INPUT DATA =>
>>>

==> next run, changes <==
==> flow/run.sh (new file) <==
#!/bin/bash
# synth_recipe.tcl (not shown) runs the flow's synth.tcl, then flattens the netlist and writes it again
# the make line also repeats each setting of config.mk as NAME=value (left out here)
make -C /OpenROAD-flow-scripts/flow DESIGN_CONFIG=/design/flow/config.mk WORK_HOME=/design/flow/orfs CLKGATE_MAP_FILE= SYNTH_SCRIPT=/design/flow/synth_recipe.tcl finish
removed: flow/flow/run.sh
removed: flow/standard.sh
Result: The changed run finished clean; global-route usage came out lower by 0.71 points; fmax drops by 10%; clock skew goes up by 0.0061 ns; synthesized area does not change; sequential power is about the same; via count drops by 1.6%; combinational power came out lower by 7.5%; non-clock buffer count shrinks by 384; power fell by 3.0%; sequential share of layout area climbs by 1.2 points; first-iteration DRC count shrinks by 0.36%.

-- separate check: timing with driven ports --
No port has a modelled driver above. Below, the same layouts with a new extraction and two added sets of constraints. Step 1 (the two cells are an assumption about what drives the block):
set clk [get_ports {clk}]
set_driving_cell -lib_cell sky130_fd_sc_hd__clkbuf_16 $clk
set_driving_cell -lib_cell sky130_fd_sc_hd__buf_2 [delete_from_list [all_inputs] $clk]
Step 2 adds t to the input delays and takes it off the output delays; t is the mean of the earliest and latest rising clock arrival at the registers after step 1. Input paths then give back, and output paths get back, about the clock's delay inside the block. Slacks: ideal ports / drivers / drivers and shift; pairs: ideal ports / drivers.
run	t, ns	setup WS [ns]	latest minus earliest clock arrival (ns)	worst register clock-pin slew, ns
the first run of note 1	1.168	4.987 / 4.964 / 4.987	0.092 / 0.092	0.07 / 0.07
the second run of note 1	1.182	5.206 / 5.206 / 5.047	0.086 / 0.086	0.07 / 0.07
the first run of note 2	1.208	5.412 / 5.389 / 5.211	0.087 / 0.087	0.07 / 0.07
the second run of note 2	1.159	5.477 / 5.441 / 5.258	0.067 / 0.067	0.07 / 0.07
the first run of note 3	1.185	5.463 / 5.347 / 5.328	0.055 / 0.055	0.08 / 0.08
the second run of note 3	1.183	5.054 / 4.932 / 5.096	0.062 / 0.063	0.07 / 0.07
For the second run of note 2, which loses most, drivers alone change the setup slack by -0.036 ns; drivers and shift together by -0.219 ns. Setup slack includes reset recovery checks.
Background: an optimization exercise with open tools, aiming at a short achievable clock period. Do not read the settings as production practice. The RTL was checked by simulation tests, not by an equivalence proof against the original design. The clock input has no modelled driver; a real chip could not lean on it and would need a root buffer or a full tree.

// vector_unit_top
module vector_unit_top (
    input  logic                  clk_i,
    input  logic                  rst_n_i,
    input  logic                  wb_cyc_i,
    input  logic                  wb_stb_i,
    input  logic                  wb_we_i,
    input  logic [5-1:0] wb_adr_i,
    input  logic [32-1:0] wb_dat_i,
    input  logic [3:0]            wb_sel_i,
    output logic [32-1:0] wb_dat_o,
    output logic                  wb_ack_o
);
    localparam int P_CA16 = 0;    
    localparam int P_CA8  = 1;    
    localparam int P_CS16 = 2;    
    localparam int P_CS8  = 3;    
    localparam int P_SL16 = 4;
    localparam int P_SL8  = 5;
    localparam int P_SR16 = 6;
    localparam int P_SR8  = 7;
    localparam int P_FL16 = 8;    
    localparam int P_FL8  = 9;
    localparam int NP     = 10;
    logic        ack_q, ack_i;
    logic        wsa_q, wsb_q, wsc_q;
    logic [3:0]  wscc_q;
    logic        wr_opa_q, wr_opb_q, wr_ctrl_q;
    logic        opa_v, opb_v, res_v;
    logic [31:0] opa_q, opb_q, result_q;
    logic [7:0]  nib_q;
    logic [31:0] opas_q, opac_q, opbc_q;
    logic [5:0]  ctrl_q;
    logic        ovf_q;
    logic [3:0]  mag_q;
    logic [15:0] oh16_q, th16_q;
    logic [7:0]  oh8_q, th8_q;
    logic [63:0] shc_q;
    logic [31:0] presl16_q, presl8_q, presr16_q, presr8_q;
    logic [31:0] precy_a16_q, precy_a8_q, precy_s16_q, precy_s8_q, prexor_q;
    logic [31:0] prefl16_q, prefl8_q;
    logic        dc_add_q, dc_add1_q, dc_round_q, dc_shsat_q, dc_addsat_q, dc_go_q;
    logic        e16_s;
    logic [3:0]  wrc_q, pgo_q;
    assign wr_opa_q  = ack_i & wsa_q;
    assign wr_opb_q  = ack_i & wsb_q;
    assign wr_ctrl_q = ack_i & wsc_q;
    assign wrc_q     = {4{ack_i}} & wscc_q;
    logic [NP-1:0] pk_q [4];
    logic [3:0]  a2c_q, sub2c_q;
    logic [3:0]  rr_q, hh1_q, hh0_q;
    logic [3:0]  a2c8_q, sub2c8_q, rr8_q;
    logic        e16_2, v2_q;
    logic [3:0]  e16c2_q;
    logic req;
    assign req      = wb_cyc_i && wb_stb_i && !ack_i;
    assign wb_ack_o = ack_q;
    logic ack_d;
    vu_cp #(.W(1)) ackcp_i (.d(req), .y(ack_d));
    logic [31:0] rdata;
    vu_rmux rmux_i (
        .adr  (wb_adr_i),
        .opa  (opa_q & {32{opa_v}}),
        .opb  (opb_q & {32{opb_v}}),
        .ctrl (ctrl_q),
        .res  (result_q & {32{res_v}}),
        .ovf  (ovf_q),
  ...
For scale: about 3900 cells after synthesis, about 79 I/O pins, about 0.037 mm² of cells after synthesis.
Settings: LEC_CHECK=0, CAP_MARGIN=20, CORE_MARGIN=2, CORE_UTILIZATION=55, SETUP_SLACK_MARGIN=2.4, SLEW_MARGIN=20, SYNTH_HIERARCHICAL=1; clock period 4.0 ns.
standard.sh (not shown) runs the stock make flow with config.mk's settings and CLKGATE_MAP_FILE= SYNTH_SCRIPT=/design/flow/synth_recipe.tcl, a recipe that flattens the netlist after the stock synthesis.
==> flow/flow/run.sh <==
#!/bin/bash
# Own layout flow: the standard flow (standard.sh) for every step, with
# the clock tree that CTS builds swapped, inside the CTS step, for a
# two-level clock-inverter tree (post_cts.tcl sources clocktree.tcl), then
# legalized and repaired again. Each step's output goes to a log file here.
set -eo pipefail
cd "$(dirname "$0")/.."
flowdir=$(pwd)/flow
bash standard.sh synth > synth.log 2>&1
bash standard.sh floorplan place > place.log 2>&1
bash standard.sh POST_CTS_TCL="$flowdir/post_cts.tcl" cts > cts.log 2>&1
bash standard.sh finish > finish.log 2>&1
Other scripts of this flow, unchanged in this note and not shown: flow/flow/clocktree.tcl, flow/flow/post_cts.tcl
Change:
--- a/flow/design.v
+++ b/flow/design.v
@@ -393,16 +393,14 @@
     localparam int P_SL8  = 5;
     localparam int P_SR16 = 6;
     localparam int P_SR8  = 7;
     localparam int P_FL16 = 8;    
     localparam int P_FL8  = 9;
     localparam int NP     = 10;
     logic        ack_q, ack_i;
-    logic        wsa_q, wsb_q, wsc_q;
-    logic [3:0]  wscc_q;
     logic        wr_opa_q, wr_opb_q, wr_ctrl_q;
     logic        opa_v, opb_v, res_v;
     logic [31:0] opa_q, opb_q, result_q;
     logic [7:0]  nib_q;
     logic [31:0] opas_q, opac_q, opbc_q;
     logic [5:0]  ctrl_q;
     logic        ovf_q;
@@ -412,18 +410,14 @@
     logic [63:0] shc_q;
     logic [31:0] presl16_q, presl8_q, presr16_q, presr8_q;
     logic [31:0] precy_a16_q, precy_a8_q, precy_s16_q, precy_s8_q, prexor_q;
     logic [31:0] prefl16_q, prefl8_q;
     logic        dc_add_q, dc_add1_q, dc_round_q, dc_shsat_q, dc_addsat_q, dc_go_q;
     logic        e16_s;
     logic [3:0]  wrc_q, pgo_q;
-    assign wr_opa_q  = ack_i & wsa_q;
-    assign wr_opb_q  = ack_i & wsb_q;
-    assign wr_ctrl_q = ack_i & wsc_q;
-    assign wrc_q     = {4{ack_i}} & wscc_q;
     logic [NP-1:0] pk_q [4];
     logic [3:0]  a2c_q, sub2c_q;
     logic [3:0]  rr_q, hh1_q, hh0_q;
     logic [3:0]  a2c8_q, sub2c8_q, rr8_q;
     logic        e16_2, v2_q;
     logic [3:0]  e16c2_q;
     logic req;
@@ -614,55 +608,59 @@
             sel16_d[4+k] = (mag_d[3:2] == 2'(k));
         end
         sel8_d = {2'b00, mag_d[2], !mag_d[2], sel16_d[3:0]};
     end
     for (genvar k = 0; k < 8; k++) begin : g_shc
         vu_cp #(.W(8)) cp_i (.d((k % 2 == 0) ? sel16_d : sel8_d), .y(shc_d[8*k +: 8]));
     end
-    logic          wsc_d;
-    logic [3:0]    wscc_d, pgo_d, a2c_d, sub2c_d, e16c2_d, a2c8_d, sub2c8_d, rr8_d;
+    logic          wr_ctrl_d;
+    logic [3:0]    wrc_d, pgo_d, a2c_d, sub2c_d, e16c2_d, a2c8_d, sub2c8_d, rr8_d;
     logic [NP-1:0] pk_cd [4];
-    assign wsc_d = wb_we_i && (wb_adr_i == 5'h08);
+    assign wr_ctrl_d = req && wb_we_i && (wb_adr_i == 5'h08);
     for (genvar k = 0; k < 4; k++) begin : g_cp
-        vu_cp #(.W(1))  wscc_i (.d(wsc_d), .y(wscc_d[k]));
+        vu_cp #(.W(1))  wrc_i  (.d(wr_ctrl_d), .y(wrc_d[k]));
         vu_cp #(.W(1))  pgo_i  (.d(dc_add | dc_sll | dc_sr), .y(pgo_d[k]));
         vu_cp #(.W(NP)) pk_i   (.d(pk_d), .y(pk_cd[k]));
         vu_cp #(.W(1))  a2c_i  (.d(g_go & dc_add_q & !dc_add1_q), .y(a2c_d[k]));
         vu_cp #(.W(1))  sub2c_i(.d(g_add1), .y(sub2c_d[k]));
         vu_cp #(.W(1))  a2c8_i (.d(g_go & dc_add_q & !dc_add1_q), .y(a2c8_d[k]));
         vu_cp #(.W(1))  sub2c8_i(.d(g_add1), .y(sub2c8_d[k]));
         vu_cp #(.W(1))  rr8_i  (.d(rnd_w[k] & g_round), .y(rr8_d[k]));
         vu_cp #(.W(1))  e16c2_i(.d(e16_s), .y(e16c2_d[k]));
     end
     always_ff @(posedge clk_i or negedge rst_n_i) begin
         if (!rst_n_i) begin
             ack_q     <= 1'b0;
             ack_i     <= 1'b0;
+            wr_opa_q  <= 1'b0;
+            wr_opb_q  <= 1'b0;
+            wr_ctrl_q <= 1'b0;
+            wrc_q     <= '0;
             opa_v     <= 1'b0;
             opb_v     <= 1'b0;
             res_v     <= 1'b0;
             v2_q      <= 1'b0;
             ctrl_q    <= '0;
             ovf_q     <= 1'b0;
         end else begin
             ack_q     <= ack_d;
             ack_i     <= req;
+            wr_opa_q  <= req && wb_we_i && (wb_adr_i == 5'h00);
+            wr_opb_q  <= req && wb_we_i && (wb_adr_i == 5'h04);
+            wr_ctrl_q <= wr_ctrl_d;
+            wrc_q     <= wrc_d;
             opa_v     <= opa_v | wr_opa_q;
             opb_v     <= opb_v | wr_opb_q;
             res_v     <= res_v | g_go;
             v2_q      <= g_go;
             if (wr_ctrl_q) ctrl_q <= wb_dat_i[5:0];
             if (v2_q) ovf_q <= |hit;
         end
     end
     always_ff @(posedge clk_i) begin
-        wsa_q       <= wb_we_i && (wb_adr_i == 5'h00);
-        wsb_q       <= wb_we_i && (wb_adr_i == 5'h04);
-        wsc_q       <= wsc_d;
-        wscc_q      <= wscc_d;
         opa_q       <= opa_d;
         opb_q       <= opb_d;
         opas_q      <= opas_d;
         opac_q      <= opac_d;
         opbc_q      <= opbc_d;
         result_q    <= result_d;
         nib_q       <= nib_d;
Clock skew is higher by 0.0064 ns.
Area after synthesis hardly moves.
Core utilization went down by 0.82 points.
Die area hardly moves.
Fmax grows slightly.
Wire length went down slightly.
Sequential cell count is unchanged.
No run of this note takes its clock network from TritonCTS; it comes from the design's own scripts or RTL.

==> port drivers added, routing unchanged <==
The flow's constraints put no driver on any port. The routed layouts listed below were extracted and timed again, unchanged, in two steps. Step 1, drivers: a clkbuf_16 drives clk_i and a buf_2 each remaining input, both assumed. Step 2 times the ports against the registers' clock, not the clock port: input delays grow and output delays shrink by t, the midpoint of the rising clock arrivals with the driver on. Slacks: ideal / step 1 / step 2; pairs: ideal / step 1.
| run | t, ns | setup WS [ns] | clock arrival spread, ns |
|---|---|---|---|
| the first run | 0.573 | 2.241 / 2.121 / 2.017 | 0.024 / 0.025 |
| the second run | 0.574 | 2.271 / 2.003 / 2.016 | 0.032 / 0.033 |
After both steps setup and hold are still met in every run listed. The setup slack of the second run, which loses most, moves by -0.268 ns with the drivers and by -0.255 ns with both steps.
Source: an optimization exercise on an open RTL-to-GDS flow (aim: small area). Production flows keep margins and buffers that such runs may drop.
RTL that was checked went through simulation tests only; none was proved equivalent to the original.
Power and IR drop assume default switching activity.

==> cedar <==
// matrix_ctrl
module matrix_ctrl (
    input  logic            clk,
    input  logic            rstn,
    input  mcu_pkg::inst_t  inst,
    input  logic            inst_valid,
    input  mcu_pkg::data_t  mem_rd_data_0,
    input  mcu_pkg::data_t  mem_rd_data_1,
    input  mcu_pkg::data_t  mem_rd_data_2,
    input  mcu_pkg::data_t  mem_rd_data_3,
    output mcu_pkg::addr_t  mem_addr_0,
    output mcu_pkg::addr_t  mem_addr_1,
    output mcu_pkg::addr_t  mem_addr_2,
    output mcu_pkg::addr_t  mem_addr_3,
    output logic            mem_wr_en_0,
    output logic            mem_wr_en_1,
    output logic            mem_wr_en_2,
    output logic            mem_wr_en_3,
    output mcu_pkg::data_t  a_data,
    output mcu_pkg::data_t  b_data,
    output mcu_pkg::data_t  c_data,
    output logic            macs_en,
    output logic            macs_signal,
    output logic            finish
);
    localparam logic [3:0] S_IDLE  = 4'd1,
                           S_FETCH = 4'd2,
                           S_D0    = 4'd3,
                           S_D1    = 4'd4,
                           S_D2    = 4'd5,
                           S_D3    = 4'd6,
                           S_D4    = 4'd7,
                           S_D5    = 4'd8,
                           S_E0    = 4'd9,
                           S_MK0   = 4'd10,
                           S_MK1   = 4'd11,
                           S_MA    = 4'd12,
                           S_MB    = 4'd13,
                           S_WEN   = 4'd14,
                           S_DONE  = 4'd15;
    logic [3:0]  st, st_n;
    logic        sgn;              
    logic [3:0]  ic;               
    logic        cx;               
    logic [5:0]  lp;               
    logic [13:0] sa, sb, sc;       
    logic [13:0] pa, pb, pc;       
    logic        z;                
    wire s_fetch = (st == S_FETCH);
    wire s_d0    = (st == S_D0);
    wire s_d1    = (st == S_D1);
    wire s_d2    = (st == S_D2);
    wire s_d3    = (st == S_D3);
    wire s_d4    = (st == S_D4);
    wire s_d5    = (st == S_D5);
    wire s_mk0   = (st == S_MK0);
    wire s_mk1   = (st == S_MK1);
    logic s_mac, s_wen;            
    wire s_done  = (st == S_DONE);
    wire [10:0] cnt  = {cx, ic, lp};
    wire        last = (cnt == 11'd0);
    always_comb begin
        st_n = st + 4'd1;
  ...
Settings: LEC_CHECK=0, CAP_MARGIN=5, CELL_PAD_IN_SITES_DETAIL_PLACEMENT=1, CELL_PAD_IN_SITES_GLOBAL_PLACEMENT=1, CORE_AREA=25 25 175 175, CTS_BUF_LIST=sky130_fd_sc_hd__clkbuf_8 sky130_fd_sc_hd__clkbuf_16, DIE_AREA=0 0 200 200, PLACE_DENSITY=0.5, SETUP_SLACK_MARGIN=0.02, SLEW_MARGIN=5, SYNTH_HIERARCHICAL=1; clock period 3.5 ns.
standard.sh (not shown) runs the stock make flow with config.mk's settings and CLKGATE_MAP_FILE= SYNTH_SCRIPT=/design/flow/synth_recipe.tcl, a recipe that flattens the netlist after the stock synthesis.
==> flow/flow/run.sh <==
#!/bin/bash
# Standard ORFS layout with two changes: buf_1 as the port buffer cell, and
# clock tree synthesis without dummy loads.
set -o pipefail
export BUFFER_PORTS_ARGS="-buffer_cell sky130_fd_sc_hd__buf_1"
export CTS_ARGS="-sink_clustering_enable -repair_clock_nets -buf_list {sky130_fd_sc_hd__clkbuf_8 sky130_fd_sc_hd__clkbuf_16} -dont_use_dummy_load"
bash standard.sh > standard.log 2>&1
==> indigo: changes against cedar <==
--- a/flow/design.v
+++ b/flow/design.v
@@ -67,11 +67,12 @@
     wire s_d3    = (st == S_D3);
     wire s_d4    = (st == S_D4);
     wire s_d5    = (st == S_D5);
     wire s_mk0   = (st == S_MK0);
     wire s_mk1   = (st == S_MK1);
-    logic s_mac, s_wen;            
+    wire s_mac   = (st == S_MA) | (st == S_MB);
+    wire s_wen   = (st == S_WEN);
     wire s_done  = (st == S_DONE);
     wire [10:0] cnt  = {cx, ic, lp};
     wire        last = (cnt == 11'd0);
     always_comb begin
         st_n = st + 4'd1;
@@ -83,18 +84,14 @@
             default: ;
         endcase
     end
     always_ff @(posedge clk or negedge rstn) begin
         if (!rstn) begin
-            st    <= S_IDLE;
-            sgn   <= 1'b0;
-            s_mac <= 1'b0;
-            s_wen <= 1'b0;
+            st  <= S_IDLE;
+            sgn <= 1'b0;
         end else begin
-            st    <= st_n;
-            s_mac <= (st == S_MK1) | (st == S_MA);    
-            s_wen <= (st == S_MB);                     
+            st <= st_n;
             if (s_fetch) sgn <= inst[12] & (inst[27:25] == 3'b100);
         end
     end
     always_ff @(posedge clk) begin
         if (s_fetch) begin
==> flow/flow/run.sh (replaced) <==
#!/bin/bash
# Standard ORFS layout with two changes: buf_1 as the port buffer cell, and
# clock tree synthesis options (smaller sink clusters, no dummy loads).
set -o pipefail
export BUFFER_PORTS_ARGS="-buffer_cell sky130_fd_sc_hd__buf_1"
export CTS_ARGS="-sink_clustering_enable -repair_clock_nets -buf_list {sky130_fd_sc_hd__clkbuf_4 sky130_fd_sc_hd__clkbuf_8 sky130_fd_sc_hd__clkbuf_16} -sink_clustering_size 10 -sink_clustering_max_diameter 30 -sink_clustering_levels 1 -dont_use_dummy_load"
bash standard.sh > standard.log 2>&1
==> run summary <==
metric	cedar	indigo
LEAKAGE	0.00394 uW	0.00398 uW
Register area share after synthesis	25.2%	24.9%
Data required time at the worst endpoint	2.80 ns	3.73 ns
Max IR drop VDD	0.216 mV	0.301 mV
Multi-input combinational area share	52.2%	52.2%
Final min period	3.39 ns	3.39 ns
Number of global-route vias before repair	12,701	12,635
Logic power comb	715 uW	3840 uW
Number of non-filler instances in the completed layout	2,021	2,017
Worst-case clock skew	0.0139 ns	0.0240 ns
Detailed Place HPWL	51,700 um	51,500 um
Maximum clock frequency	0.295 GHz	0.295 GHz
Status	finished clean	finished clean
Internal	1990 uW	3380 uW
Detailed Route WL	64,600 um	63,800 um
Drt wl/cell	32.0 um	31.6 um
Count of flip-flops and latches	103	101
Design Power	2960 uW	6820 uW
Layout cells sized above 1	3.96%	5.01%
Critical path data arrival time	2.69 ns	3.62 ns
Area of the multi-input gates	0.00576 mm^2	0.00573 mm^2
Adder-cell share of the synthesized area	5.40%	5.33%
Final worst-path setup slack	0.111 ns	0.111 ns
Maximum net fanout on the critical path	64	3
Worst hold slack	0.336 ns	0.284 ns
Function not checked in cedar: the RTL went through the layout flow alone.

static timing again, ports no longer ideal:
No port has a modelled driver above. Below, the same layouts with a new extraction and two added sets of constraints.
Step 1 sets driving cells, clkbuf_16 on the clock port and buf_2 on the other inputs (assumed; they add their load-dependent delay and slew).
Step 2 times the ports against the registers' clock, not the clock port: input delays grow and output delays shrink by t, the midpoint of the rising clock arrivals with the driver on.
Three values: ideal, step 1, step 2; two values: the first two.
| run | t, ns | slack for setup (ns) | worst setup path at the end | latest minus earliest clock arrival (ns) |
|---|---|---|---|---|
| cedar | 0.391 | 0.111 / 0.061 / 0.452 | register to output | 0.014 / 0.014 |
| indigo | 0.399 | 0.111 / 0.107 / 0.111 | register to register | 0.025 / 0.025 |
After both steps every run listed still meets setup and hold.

<<<

DIRECTIONS FOR THIS TASK => What you return should be the lines from the start of the data through the line with "# the make line", quoted exactly and nothing more.

SOLUTION TO THIS TASK =>
==> next run, changes <==
==> flow/run.sh (new file) <==
#!/bin/bash
# synth_recipe.tcl (not shown) runs the flow's synth.tcl, then flattens the netlist and writes it again
# the make line also repeats each setting of config.mk as NAME=value (left out here)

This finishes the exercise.